- [Assigned task] From the data underneath, reproduce exactly the stretch that begins at the line with "tightest_slew_ps = 951" and ends after the line with "set_driving_cell -lib_cell sky130_fd_sc_hd__buf_2".

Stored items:
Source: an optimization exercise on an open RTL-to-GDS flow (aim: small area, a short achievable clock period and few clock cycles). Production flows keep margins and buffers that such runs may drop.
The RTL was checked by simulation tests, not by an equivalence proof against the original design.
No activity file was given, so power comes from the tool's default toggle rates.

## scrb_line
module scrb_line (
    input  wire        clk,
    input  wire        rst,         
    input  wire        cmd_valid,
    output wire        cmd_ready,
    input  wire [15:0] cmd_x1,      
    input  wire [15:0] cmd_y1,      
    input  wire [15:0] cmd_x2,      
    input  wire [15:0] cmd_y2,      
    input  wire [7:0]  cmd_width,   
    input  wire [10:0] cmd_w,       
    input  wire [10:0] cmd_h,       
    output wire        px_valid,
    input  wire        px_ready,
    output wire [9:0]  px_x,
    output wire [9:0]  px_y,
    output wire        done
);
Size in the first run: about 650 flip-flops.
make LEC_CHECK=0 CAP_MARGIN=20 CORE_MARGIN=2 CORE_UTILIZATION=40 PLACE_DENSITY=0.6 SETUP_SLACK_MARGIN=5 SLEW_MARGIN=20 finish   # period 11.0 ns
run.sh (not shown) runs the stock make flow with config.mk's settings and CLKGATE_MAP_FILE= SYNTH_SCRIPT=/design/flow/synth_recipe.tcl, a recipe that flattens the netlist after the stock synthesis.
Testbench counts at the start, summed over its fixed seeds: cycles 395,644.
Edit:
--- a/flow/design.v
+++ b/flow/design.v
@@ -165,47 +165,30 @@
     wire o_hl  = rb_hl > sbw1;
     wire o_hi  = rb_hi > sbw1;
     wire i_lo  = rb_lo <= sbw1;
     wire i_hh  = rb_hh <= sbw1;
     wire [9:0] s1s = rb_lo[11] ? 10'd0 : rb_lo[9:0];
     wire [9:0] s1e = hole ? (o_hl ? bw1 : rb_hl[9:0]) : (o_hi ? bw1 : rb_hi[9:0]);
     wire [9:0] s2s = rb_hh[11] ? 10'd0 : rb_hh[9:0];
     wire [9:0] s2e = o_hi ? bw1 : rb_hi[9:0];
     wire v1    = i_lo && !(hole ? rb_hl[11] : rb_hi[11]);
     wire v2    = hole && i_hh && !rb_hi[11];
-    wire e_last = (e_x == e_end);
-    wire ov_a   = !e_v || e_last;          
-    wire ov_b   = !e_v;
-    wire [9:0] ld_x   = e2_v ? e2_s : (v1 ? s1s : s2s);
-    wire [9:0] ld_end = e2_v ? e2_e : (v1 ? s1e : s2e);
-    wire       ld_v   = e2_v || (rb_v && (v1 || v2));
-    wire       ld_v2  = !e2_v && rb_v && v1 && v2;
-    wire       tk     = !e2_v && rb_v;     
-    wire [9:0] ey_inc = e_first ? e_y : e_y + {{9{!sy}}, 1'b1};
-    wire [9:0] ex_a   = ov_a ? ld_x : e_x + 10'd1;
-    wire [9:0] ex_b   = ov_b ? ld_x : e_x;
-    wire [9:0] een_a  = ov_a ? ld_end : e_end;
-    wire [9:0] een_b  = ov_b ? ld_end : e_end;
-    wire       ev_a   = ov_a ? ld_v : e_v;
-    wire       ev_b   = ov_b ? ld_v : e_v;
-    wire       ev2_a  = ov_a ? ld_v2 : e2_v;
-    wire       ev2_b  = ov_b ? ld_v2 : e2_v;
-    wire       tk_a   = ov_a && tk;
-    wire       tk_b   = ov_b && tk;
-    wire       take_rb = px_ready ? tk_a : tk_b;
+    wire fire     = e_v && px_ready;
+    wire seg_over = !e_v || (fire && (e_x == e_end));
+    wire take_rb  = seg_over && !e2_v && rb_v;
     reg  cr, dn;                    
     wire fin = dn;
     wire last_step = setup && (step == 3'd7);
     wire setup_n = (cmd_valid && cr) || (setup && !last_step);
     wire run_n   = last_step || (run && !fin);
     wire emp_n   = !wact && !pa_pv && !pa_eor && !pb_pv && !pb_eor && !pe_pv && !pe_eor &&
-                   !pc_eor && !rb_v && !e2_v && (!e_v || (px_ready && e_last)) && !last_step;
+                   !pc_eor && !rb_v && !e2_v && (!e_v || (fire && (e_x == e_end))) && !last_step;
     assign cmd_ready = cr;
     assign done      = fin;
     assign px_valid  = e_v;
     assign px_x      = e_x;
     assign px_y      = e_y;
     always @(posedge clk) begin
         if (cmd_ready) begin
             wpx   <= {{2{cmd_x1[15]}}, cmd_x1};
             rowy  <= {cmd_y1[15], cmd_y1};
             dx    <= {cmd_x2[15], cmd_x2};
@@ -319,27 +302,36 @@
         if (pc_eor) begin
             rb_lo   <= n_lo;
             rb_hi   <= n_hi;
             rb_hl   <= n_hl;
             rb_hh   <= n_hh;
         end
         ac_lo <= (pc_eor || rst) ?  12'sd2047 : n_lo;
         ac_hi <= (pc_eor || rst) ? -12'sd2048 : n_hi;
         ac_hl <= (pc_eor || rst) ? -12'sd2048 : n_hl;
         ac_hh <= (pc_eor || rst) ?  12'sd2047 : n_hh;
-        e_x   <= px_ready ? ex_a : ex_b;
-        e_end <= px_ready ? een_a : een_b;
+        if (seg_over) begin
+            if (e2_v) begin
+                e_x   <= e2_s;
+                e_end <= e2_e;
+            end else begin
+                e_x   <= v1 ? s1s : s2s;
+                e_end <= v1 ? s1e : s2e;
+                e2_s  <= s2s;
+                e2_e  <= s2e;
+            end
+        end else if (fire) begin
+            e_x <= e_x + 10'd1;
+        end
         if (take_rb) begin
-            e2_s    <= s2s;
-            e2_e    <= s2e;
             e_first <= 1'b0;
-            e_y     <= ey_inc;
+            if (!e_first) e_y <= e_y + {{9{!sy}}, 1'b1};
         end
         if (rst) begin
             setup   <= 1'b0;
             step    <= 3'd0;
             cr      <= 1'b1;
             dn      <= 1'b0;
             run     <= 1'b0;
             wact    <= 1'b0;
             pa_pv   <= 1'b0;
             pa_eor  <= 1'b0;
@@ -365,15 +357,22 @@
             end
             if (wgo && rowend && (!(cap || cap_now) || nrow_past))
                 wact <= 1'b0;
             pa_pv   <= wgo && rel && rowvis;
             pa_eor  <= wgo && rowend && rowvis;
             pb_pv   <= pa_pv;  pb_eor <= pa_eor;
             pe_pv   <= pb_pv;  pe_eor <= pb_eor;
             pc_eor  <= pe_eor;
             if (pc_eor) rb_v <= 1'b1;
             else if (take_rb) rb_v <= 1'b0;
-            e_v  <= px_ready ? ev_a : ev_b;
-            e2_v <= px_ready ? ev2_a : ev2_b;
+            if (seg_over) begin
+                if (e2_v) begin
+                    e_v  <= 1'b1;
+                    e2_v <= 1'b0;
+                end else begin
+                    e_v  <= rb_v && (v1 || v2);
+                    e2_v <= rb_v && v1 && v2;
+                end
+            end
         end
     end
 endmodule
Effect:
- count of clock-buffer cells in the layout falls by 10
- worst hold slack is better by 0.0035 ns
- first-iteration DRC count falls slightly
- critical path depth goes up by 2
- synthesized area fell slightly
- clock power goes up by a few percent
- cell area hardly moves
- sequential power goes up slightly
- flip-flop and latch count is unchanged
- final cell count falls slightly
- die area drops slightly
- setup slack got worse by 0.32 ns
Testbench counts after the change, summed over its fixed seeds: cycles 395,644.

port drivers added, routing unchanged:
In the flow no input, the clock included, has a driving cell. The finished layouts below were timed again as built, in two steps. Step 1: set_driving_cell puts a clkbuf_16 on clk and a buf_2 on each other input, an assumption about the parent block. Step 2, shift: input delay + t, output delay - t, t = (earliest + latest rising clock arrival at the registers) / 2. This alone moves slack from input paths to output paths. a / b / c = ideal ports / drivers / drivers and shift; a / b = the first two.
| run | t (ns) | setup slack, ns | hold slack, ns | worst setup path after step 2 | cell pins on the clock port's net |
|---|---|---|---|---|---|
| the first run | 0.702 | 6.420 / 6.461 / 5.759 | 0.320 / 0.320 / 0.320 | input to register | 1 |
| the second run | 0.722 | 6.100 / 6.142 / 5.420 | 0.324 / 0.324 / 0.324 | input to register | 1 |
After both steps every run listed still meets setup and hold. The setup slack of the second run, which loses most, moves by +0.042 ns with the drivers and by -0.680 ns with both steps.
==
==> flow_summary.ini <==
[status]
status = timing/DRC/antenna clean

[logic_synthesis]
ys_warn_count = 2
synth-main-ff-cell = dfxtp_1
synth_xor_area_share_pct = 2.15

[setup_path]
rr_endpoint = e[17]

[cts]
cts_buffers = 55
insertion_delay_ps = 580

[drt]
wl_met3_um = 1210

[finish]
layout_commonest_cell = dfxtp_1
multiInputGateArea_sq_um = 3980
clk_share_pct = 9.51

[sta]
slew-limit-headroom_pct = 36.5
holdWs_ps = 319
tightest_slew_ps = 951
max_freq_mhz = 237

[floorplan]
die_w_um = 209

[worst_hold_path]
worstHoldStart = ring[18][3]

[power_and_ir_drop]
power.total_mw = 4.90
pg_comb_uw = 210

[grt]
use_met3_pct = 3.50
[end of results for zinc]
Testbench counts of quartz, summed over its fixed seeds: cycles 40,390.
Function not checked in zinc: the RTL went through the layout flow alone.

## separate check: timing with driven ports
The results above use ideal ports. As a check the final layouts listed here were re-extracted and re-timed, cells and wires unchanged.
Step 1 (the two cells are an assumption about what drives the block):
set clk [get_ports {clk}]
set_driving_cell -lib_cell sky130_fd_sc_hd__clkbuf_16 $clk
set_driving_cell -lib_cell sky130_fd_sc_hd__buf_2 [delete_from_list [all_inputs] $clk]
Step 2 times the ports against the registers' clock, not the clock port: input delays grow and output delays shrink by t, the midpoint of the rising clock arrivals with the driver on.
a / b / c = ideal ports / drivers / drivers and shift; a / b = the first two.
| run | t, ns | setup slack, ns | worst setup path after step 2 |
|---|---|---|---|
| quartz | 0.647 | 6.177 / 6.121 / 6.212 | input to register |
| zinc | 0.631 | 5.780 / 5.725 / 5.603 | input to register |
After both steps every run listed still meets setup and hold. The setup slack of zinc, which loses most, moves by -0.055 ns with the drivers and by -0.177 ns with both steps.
...
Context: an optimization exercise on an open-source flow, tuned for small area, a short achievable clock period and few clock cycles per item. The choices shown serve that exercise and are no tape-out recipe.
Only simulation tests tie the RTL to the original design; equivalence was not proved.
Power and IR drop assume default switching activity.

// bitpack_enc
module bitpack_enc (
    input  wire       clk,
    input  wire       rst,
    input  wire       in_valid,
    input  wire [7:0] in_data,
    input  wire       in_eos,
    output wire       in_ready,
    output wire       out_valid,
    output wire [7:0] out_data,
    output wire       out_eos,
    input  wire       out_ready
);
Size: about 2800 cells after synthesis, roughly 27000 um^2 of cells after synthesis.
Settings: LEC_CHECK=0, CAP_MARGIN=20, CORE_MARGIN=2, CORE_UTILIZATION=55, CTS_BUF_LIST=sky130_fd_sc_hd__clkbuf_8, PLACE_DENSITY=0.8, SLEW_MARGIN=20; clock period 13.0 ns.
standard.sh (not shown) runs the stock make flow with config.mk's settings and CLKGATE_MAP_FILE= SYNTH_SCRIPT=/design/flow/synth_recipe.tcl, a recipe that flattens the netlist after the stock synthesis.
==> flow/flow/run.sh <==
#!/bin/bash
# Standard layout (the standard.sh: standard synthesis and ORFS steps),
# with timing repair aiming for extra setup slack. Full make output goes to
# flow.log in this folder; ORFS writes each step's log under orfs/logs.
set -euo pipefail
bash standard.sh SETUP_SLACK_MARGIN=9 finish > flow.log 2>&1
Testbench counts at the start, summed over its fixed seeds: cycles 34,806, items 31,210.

- [Answer to the exercise]
tightest_slew_ps = 951
max_freq_mhz = 237

[floorplan]
die_w_um = 209

[worst_hold_path]
worstHoldStart = ring[18][3]

[power_and_ir_drop]
power.total_mw = 4.90
pg_comb_uw = 210

[grt]
use_met3_pct = 3.50
[end of results for zinc]
Testbench counts of quartz, summed over its fixed seeds: cycles 40,390.
Function not checked in zinc: the RTL went through the layout flow alone.

## separate check: timing with driven ports
The results above use ideal ports. As a check the final layouts listed here were re-extracted and re-timed, cells and wires unchanged.
Step 1 (the two cells are an assumption about what drives the block):
set clk [get_ports {clk}]
set_driving_cell -lib_cell sky130_fd_sc_hd__clkbuf_16 $clk
set_driving_cell -lib_cell sky130_fd_sc_hd__buf_2 [delete_from_list [all_inputs] $clk]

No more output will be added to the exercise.